[SciPy-User] vectorized version of 'multinomial' sampling function

Wed Oct 14 23:05:34 EDT 2009

<josef.pktd at gmail.com> wrote:

>>> If you only want n=1, then it seems to me, you could do this also with
>>> drawing an integer out of range(3) with the given probabilities.
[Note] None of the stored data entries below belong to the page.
==> src/rtl/div_issue_ctrl_if.sv <==
// div_issue_ctrl_if: request, divider and writeback handshakes of the divider front end
interface div_issue_ctrl_if #(parameter int TAG_W = 5);
  logic             req_valid;
  logic             req_ready;
  logic [1:0]       req_op;
  logic [31:0]      req_a;
  logic [31:0]      req_b;
  logic [TAG_W-1:0] req_tag;
  logic             div_valid;
  logic             div_ready;
  logic             div_signed;
  logic [31:0]      div_z;
  logic [31:0]      div_d;
  logic             res_valid;
  logic             res_ready;
  logic [31:0]      res_q;
  logic [31:0]      res_s;
  logic             wb_valid;
  logic             wb_ready;
  logic [31:0]      wb_data;
  logic [TAG_W-1:0] wb_tag;
  modport master (
    output req_valid, req_op, req_a, req_b, req_tag, div_ready, res_valid, res_q, res_s, wb_ready,
    input  req_ready, div_valid, div_signed, div_z, div_d, res_ready, wb_valid, wb_data, wb_tag
  );
  modport slave (
    input  req_valid, req_op, req_a, req_b, req_tag, div_ready, res_valid, res_q, res_s, wb_ready,
    output req_ready, div_valid, div_signed, div_z, div_d, res_ready, wb_valid, wb_data, wb_tag
  );
endinterface

==> src/rtl/div_issue_ctrl.sv <==
// div_issue_ctrl: execute-stage front end that issues one divide op, returns its result and handles flush
module div_issue_ctrl #(
  parameter int TAG_W     = 5,
  parameter bit FAST_PATH = 1'b1
) (
  input  logic clk,
  input  logic rst_n,
  input  logic flush,
  output logic busy,
  div_issue_ctrl_if.slave bus
);
  typedef enum logic [2:0] {IDLE, ISSUE, WAIT, DONE, DRAIN} state_t;
  state_t           state, state_nx;
  logic [1:0]       op;
  logic [31:0]      a, b, data, fast_res;
  logic [TAG_W-1:0] tag;
  logic             accept, b_zero, ovf, fast;
  assign accept   = state == IDLE && bus.req_valid && !flush;
  assign b_zero   = bus.req_b == '0;
  assign ovf      = !bus.req_op[1] && bus.req_a == 32'h8000_0000 && bus.req_b == 32'hFFFF_FFFF;
  assign fast     = FAST_PATH && (b_zero || ovf);
  assign fast_res = b_zero ? (bus.req_op[0] ? bus.req_a : 32'hFFFF_FFFF)
                           : (bus.req_op[0] ? 32'h0 : 32'h8000_0000);
  assign bus.div_signed = ~op[1];
  assign bus.div_z      = a;
  assign bus.div_d      = b;
  assign bus.wb_data    = data;
  assign bus.wb_tag     = tag;
  // state register; reset abandons any op because the divider shares rst_n
  always_ff @(posedge clk) begin
    if (!rst_n) state <= IDLE;
    else state <= state_nx;
  end
  // next state and handshake strobes decoded from state, gated by flush
  always_comb begin
    state_nx      = state;
    bus.req_ready = state == IDLE;
    busy          = state != IDLE;
    bus.div_valid = state == ISSUE && !flush;
    bus.res_ready = state == WAIT || state == DRAIN;
    bus.wb_valid  = state == DONE && !flush;
    case (state)
      IDLE:    state_nx = accept ? (fast ? DONE : ISSUE) : IDLE;
      ISSUE:   state_nx = flush ? IDLE : (bus.div_ready ? WAIT : ISSUE);
      WAIT:    state_nx = bus.res_valid ? (flush ? IDLE : DONE) : (flush ? DRAIN : WAIT);
      DRAIN:   state_nx = bus.res_valid ? IDLE : DRAIN;
      DONE:    state_nx = (flush || bus.wb_ready) ? IDLE : DONE;
      default: state_nx = IDLE;
    endcase
  end
  // operand latch on accept; result captured from the fast path or the divider
  always_ff @(posedge clk) begin
    if (!rst_n) begin
      op   <= '0;
      a    <= '0;
      b    <= '0;
      tag  <= '0;
      data <= '0;
    end else begin
      if (accept) begin
        op  <= bus.req_op;
        a   <= bus.req_a;
        b   <= bus.req_b;
        tag <= bus.req_tag;
        if (fast) data <= fast_res;
      end
      if (state == WAIT && bus.res_valid && !flush) data <= op[0] ? bus.res_s : bus.res_q;
    end
  end
endmodule

==> src/flat_wrapper.sv <==
// flat-port wrapper written by rule: the top's interface ports become plain ports
module div_issue_ctrl_flat 
#(
  parameter int TAG_W     = 5,
  parameter bit FAST_PATH = 1'b1
)
  (clk, rst_n, flush, busy, bus_req_valid, bus_req_op, bus_req_a, bus_req_b, bus_req_tag, bus_div_ready, bus_res_valid, bus_res_q, bus_res_s, bus_wb_ready, bus_req_ready, bus_div_valid, bus_div_signed, bus_div_z, bus_div_d, bus_res_ready, bus_wb_valid, bus_wb_data, bus_wb_tag);
  div_issue_ctrl_if #(.TAG_W(TAG_W)) bus_i ();
  input  logic clk;
  input  logic rst_n;
  input  logic flush;
  output logic busy;
  input wire logic [$bits(bus_i.req_valid)-1:0] bus_req_valid;
  input wire logic [$bits(bus_i.req_op)-1:0] bus_req_op;
  input wire logic [$bits(bus_i.req_a)-1:0] bus_req_a;
  input wire logic [$bits(bus_i.req_b)-1:0] bus_req_b;
  input wire logic [$bits(bus_i.req_tag)-1:0] bus_req_tag;
  input wire logic [$bits(bus_i.div_ready)-1:0] bus_div_ready;
  input wire logic [$bits(bus_i.res_valid)-1:0] bus_res_valid;
  input wire logic [$bits(bus_i.res_q)-1:0] bus_res_q;
  input wire logic [$bits(bus_i.res_s)-1:0] bus_res_s;
  input wire logic [$bits(bus_i.wb_ready)-1:0] bus_wb_ready;
  output wire logic [$bits(bus_i.req_ready)-1:0] bus_req_ready;
  output wire logic [$bits(bus_i.div_valid)-1:0] bus_div_valid;
  output wire logic [$bits(bus_i.div_signed)-1:0] bus_div_signed;
  output wire logic [$bits(bus_i.div_z)-1:0] bus_div_z;
  output wire logic [$bits(bus_i.div_d)-1:0] bus_div_d;
  output wire logic [$bits(bus_i.res_ready)-1:0] bus_res_ready;
  output wire logic [$bits(bus_i.wb_valid)-1:0] bus_wb_valid;
  output wire logic [$bits(bus_i.wb_data)-1:0] bus_wb_data;
  output wire logic [$bits(bus_i.wb_tag)-1:0] bus_wb_tag;
  assign bus_i.req_valid = bus_req_valid;
  assign bus_i.req_op = bus_req_op;
  assign bus_i.req_a = bus_req_a;
  assign bus_i.req_b = bus_req_b;
  assign bus_i.req_tag = bus_req_tag;
  assign bus_i.div_ready = bus_div_ready;
  assign bus_i.res_valid = bus_res_valid;
  assign bus_i.res_q = bus_res_q;
  assign bus_i.res_s = bus_res_s;
  assign bus_i.wb_ready = bus_wb_ready;
  assign bus_req_ready = bus_i.req_ready;
  assign bus_div_valid = bus_i.div_valid;
  assign bus_div_signed = bus_i.div_signed;
  assign bus_div_z = bus_i.div_z;
  assign bus_div_d = bus_i.div_d;
  assign bus_res_ready = bus_i.res_ready;
  assign bus_wb_valid = bus_i.wb_valid;
  assign bus_wb_data = bus_i.wb_data;
  assign bus_wb_tag = bus_i.wb_tag;
  div_issue_ctrl #(.TAG_W(TAG_W), .FAST_PATH(FAST_PATH)) u_core (.clk(clk), .rst_n(rst_n), .flush(flush), .busy(busy), .bus(bus_i));
endmodule
==> config.mk <==
export PLATFORM = sky130hd
export DESIGN_NAME = div_issue_ctrl_flat
export DESIGN_NICKNAME = d
export VERILOG_FILES = /design/src/rtl/div_issue_ctrl_if.sv /design/src/rtl/div_issue_ctrl.sv /design/src/flat_wrapper.sv
export SDC_FILE = /design/constraint.sdc
export NUM_CORES = 1
export LEC_CHECK = 0
export ABC_CLOCK_PERIOD_IN_PS = 4100
export CAP_MARGIN = 20
export CELL_PAD_IN_SITES_DETAIL_PLACEMENT = 1
export CELL_PAD_IN_SITES_GLOBAL_PLACEMENT = 2
export CORE_UTILIZATION = 24
export CTS_BUF_LIST = sky130_fd_sc_hd__clkbuf_8
export DETAILED_ROUTE_END_ITERATION = 8
export PLACE_DENSITY = 0.92
export SETUP_SLACK_MARGIN = 0.15
export SLEW_MARGIN = 0
export SYNTH_ARGS = -nofsm -noshare
export SYNTH_HDL_FRONTEND = slang
export SYNTH_SLANG_ARGS = --single-unit
==> constraint.sdc <==
create_clock -name clk -period 4.1 [get_ports clk]
set_clock_uncertainty 0.05 [all_clocks]
set_input_delay 0.82 -clock clk [delete_from_list [all_inputs] [get_ports clk]]
set_output_delay 0.82 -clock clk [all_outputs]
set_load 0.03 [all_outputs]
==> metrics.txt, run 1 <==
status=finished clean; Unique masters post-synth=41; Leak Pwr=2.65 nW; GR met3 Demand/Resource=4.95%; Final WS setup=719 ps; Pwr Density=270 nW/µm²; Final GP Congestion=0.806; pin count of the biggest net entering global routing=103; worst r2r path cells=5; Setup crit end kind=primary output; dpl cells=1,107; crit-path cells=clkdlybuf4s50_1, nor2_1, nand2_1, nor2_1, clkdlybuf4s50_1; commonest non-fill, non-tap cell in the layout=clkdlybuf4s50_1; Worst EP arrival=2510 ps; n_diodes=0; Vias/cell=4.86; worst setup path end=bus_div_valid; Resized Gates After CTS=0; crit path launch type=primary input; Setup Viol. Count Final=0; Hold Vio Cnt, Final=0; num ports=249; Vias=5,456; Most used DFF post-synth=dfxtp_1; fin crit share=82.5%; minimum clock period=3380 ps; synthesis-to-finish area growth=54.1%; FF-to-FF Start=u_core.state[1]; CP startpoint=flush; Most Crowded Layer GR=met2; Die Area=22,300 µm²; Area contributors post-synth=dfxtp_1 41%, nand2_1 13%, a21boi_0 10%, mux2i_1 6.0%, o21ai_2 5.0%; die height=149 µm; VDD IR-drop max=0.167 mV; RR Endpoint=u_core.bus.div_z[28]; Net Count, Synth=775; WS Path Type=in2out; antenna-violating nets left=0; DP HPWL=14.8 mm; fin. max-slew vios=0; r2r setup slk=1830 ps; Post-Route Setup TNS=0 ps; port bufs=248; hold buffers post-CTS=0; Post-Syn Area=5210 µm²; Clock Latency Late Sink=390 ps; drt first-iter violations=184; RSZ-0062 raised after global routing=no; Worst-path clk slew=100 ps; M1 GR Usage=23.0%; Worst Tran Pin Value=1110 ps; dominant cell type by area after synthesis=dfxtp_1; Initial Util=24.6%; CP required=3230 ps; Pre-antenna DRT Iters=4; maximum clock rate=296 MHz; grt met2 use=31.6%; Crit path largest cell delay=670 ps; max_slew headroom=26.1%; most frequent cells in the layout=247 x clkdlybuf4s50_1, 179 x nand2_1, 105 x dfxtp_1; Post-synth EDFFs=0; CTS H-tree depth=3; syn_area_per_cell=8.23 µm²; Die W=149 µm; clock root cell=clkbuf_8; initial antenna violation count=0; post-synthesis sequential area ratio=40.7%; FFs w/ async S/R, synth=0%; clk buf depth=2; clock buffer count from CTS=9; Routed WL=20.7 mm; total core area=21,200 µm²; yosys warns=0; share of the synthesized area in the top cell type=40.7%; crit-path max FO=6; TritonCTS clock tree=done; max_cap viols=0; post-place setup slack=730 ps; Hold Crit Class=reg2reg; DRC viols=0; Net count, final=985; vias in the first global route=5,564; first-pass GRT wire length=31.6 mm; layout cells sized above 1=7.55%; CTS sink count=106; WL per Instance=18.4 µm; Post-CTS Setup Inserts=0; Non-Filler Instances=1,123; grt total ovfl=0; gr usage total=18.6%; synthesized flop and latch total=106; Crit-path slowest cell=clkdlybuf4s50_1; row count=53; Mapped Cells=633
[Yosys cell counts (2+ instances only)]
| library cell | count |
|---|---|
| o21ai_1 | 2 |
| o21ai_2 | 30 |
| buf_6 | 7 |
| dfxtp_1 | 106 |
| nor4_1 | 14 |
| mux2i_1 | 31 |
| o21ai_0 | 32 |
| inv_1 | 2 |
| a21boi_0 | 71 |
| nor4b_1 | 4 |
| o211ai_1 | 33 |
| buf_1 | 2 |
| clkbuf_1 | 50 |
| and4_1 | 2 |
| nand4_1 | 8 |
| nand3_1 | 2 |
| o22ai_1 | 31 |
| nand4b_1 | 2 |
| nor2_1 | 4 |
| nand2_1 | 179 |
[layout make-up]
| class | count | area, µm² |
|---|---|---|
| flip-flops and latches | 106 | 2120 |
| multi-input cells | 464 | 2800 |
| clock buffers | 9 | 124 |
| clock inverters | 7 | 47.5 |
| repair buffers | 259 | 2570 |
| well taps | 275 | 344 |
| inverters | 3 | 11.3 |
| fillers | 2495 | 13100 |
[sequential cells by signal, indices dropped and copies added (netlist names)]
name / count
u_core.bus.wb_tag: 5
u_core.bus.div_d: 32
u_core.bus.div_z: 32
u_core.state: 3
u_core.bus.wb_data: 32
u_core.op: 2
[power breakdown]
part	internal [mW]	switching (mW)
clock network	0.221	0.398
registers	1.06	0.0260
logic	0.230	0.226
total	1.51	0.650
[kinds of logic (layout without fill, tap and decap cells)]
family	after synthesis	after routing	synth area share, %
compound gates	206	206	28.5
xor+xnor	1	1	0.168
buf+inv	63	278	5.62
flops	106	106	40.7
mux	31	31	5.96
simple gates	226	226	19.0
[per-stage QoR]
stage | power (mW) | util (%) | instance area, µm² | hold slack, ps
4_1_cts | 2.21 | 37.9 | 8030 | 418
5_1_grt | 2.26 | 37.9 | 8030 | 436
6_report | 2.16 | 37.9 | 8030 | 414
2_1_floorplan | 1.30 | - | 5210 | 393
3_3_place_gp | 1.57 | 37.1 | 7860 | 394
3_5_place_dp | 1.57 | 37.1 | 7860 | 395
[routing by layer]
metal  vias to the layer above  part of all wire (%)
li1                       2658                     -
met1                      2617                    44
met2                       162                    48
met3                        19                   6.5
met4                         0                   1.3
met5                         -                     0
[critical path, delay by kind of cell]
kind,cells,cell delay (ps)
simple gates,3,540
buf+inv,2,1160
[worst min path at each step]
| stage | to | slack [ps] | cells after the start | start |
|---|---|---|---|---|
| after floorplan | u_core.op[1] | 390 | 2 | u_core.op[1] |
| after global placement | u_core.bus.wb_data[1] | 390 | 2 | u_core.bus.wb_data[1] |
| after detailed placement | u_core.bus.wb_data[1] | 390 | 2 | u_core.bus.wb_data[1] |
| after CTS | u_core.bus.wb_data[1] | 420 | 2 | u_core.bus.wb_data[1] |
| after global routing | u_core.bus.wb_data[23] | 440 | 2 | u_core.bus.wb_data[23] |
| final | u_core.bus.wb_data[1] | 410 | 2 | u_core.bus.wb_data[1] |
Power figures use the tool's default switching activity.
==> run 2, diff against run 1 <==
--- a/config.mk
+++ b/config.mk
@@ -5,14 +5,14 @@
 export SDC_FILE = /design/constraint.sdc
 export NUM_CORES = 1
 export LEC_CHECK = 0
-export ABC_CLOCK_PERIOD_IN_PS = 4100
+export ABC_CLOCK_PERIOD_IN_PS = 3410
 export CAP_MARGIN = 20
 export CELL_PAD_IN_SITES_DETAIL_PLACEMENT = 1
 export CELL_PAD_IN_SITES_GLOBAL_PLACEMENT = 2
-export CORE_UTILIZATION = 24
+export CORE_UTILIZATION = 23
 export CTS_BUF_LIST = sky130_fd_sc_hd__clkbuf_8
 export DETAILED_ROUTE_END_ITERATION = 8
-export PLACE_DENSITY = 0.92
+export PLACE_DENSITY = 0.89
 export SETUP_SLACK_MARGIN = 0.15
 export SLEW_MARGIN = 0
 export SYNTH_ARGS = -nofsm -noshare
==> constraint.sdc (replaced) <==
create_clock -name clk -period 3.41 [get_ports clk]
set_clock_uncertainty 0.05 [all_clocks]
set_input_delay 0.682 -clock clk [delete_from_list [all_inputs] [get_ports clk]]
set_output_delay 0.682 -clock clk [all_outputs]
set_load 0.03 [all_outputs]
==> run 2 against run 1 <==
Net effect: the flow now finishes with violations (DRC); die area increased by 4.3%; clock power rose by 37%; routed wire length increased by 4.1%; first-iteration DRC count grew 17%; sequential share of layout area is 0.36 points lower; cell count rose by 0.71%; sequential power up 20%; core utilization decreased by 1.0 points; non-clock buffer count increased by 3; critical path type unchanged; largest cell class unchanged; highest routed layer is now met5.
==> metrics.txt, run 2 (synthesis results as in run 1) <==
Hold Path Cell Cnt=2 (unchanged); Clock Latency Late Sink=400 ps (about the same); dpl cells=1,115 (+0.72%); Net count, final=988 (+0.30%); Hold Path Sink=u_core.bus.div_z[31]; Final WS setup=257 ps (-462 ps); Setup crit end kind=primary output; CTS sink count=106 (unchanged); Metal-1 WL=9.63 mm (+5.8%); Hold Crit Class=reg2reg; Worst Tran Pin Value=1090 ps (-15.7 ps); crit-path max FO=6 (unchanged); die height=152 µm (+2.1%); top sig layer=met5; DP HPWL=15.6 mm (+5.3%); r2r setup slk=1090 ps (-740 ps); first-pass GRT wire length=33.4 mm (+5.6%); Vias=5,543 (+1.6%); hold slack=415 ps (+1.15 ps); grt total ovfl=0 (unchanged); clk buf depth=2 (unchanged); num ports=249 (unchanged); fin. max-slew vios=0 (unchanged); hold path startpoint=u_core.bus.div_z[31]; Non-Filler Instances=1,131 (+0.71%); clock buffer count from CTS=9 (unchanged); clock root cell=clkbuf_8; minimum clock period=3150 ps; crit-path cells=clkdlybuf4s50_1, nor2_1, nand2_1, nor2_1, clkdlybuf4s50_1; status=finished with violations; Die Area=23,300 µm² (+4.3%); Die W=152 µm (+2.1%); Resized Gates After CTS=0 (unchanged); row count=54 (+1.9%); Leak Pwr=2.70 nW (+2.0%); Pwr Density=334 nW/µm² (+24%); max_cap viols=0 (unchanged); Post-Route Setup TNS=0 ps (unchanged); hold buffers post-CTS=0 (unchanged); Pre-antenna DRT Iters=8 (+4); synthesis-to-finish area growth=56.2%; drt first-iter violations=216 (+17%); met3 wire len=1.51 mm (+13%); initial antenna violation count=1 (+1); port bufs=248 (unchanged); total core area=22,000 µm² (+4.1%); Vias/cell=4.90 (+0.88%); CP startpoint=flush; maximum clock rate=317 MHz; vias in the first global route=5,691 (+2.3%); Worst-path clk slew=100 ps (about the same); layout cells sized above 1=8.11% (+0.56 points); Crit path largest cell delay=680 ps (about the same); CP required=2680 ps (-550 ps); VDD IR-drop max=0.136 mV (-19%); WL per Instance=19.0 µm (+3.3%); max_slew headroom=27.2% (+1.0 points); most frequent cells in the layout=247 x clkdlybuf4s50_1, 179 x nand2_1, 105 x dfxtp_1; Worst EP arrival=2420 ps (-90 ps); antenna-violating nets left=0 (unchanged); Final GP Congestion=0.757 (-6.1%); CTS H-tree depth=3 (unchanged); failing checks=DRC; metal2 WL=10.1 mm (+1.3%); TritonCTS clock tree=done; fill count=2,621 (+5.1%); fin crit share=92.5%; RR Endpoint=u_core.bus.div_z[14]; Routed WL=21.5 mm (+4.1%); n_diodes=0 (unchanged); FF-to-FF Start=u_core.state[1]; RSZ-0062 raised after global routing=no; Setup Viol. Count Final=0 (unchanged); WS Path Type=in2out; Hold Vio Cnt, Final=0 (unchanged); Post-CTS Setup Inserts=0 (unchanged); gr usage total=18.6% (+0.095 points); DRC viols=18 (+18); crit path launch type=primary input; Initial Util=23.6% (-0.97 points); pin count of the biggest net entering global routing=72 (-30%); Crit-path slowest cell=clkdlybuf4s50_1; post-place setup slack=168 ps (-562 ps); commonest non-fill, non-tap cell in the layout=clkdlybuf4s50_1; Layout Utilization=36.9% (-1.0 points); worst r2r path cells=5 (unchanged)
run 2: how the worst max path moves through the flow:
stage,endpoint,depth (start not counted)
after floorplan,u_core.bus.wb_data[10],9
after global placement,u_core.bus.wb_data[21],8
after detailed placement,u_core.bus.wb_data[25],8
after CTS,bus_div_valid,5
after global routing,bus_div_valid,5
final,bus_div_valid,5
run 2: where the power goes:
| part | switching (mW) | internal [mW] |
|---|---|---|
| clock | 0.482 | 0.363 |
| sequential | 0.0305 | 1.28 |
| combinational | 0.280 | 0.280 |
| total | 0.793 | 1.92 |
run 2: critical path: cells and delay by family:
kind,cells,cell delay (ps)
and+or+nand+nor,3,570
buffers and inverters,2,1170
run 2: per-layer routing:
metal,track usage [%],vias up
li1,-,2668
met1,23.2,2686
met2,31.2,164
met3,5.80,23
met4,4.71,2
met5,0,-
run 2: cell type report:
cell class              count  area [µm²]  share of cell area, %
flip-flops and latches    106        2120                   26.1
clock inverters             6        65.1                  0.800
clock buffers              10         138                   1.69
well taps                 280         350                   4.31
repair buffers            262        2650                   32.5
inverters                   3        11.3                  0.138
multi-input cells         464        2800                   34.4
run 2: through the flow:
stage	power (mW)	area, µm²
after floorplan	1.56	5210
after global placement	1.90	7930
after detailed placement	1.90	7930
after CTS	2.76	8140
after global routing	2.85	8140
final	2.71	8140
This
>>> can be vectorized easily directly with numpy. (just like an individual
>>> observation in multinomial logit)
>>>
>>> Josef
>>>
>>>>
>>>> to get a vector of multinomial samplers, each using the nth list in
>>>> 'p'. something like:
>>>>
>>>> array([[1, 0, 0], [0, 0 1]]) in this case. is this possible? it seems
>>>> like 'multinomial' takes only a one dimensional array. i could write
>>>> this as a "for" loop of course but i prefer a vectorized version since
>>>> speed is crucial for me here.
>>
>>
>> for n=1 the following should work (unless I still cannot tell
>> multinomial distribution and multinomial logit apart)
>>
>> Josef
>>
>>>>> p = np.array([[ 0.9 ,  0.05,  0.05],
>>       [ 0.05,  0.05,  0.9 ]])
>>>>> pcum = p.cumsum(1)
>>>>> pcuma = np.repeat(pcum,20, 0)
>>>>> rvs = np.random.uniform(size=(40))
>>>>> a,b,c = pcuma.T
>>>>> mnrvs = np.column_stack((rvs<=a, (rvs>a) & (rvs<=b), rvs>b)).astype(int)
>>>>> mnrvs[:20].sum()
>> 20
>>>>> mnrvs[:20].sum(0)
>> array([19,  0,  1])
>>>>> mnrvs[20:].sum()
>> 20
>>>>> mnrvs[20:].sum(0)
>> array([ 1,  0, 19])
>>>>> mnrvs[15:25]
>> array([[0, 0, 1],
>>       [1, 0, 0],
>>       [1, 0, 0],
>>       [1, 0, 0],
>>       [1, 0, 0],
>>       [0, 0, 1],
>>       [0, 0, 1],
>>       [0, 0, 1],
>>       [1, 0, 0],
>>       [0, 0, 1]])
>>
>>
>> check for larger sample:
>>
>>>>> pcuma = np.repeat(pcum,500, 0)
>>>>> rvs = np.random.uniform(size=(1000))
>>>>> a,b,c = pcuma.T
>>>>> mnrvs = np.column_stack((rvs<=a, (rvs>a) & (rvs<=b), rvs>b)).astype(int)
>>>>> mnrvs[:500].sum(0)
>> array([456,  17,  27])
>>>>> mnrvs[500:].sum(0)
>> array([ 24,  35, 441])
>>>>> p*500
>> array([[ 450.,   25.,   25.],
>>       [  25.,   25.,  450.]])
>>
>
> similar works for e.g. n=5
>
> Josef

hi Josef,

thanks very much for your reply. i see how this works for the specific
case where the multinomial vector of probabilities has 3 numbers in
it, for which you defined the corresponding variables "a", "b" and
"c". but is there a way to rewrite this code to make it work for an
arbitrarily sized vector of probabilities? for example, i'm not sure
how one would generalize this line:

mnrvs = np.column_stack((rvs<=a, (rvs>a) & (rvs<=b), rvs>b)).astype(int)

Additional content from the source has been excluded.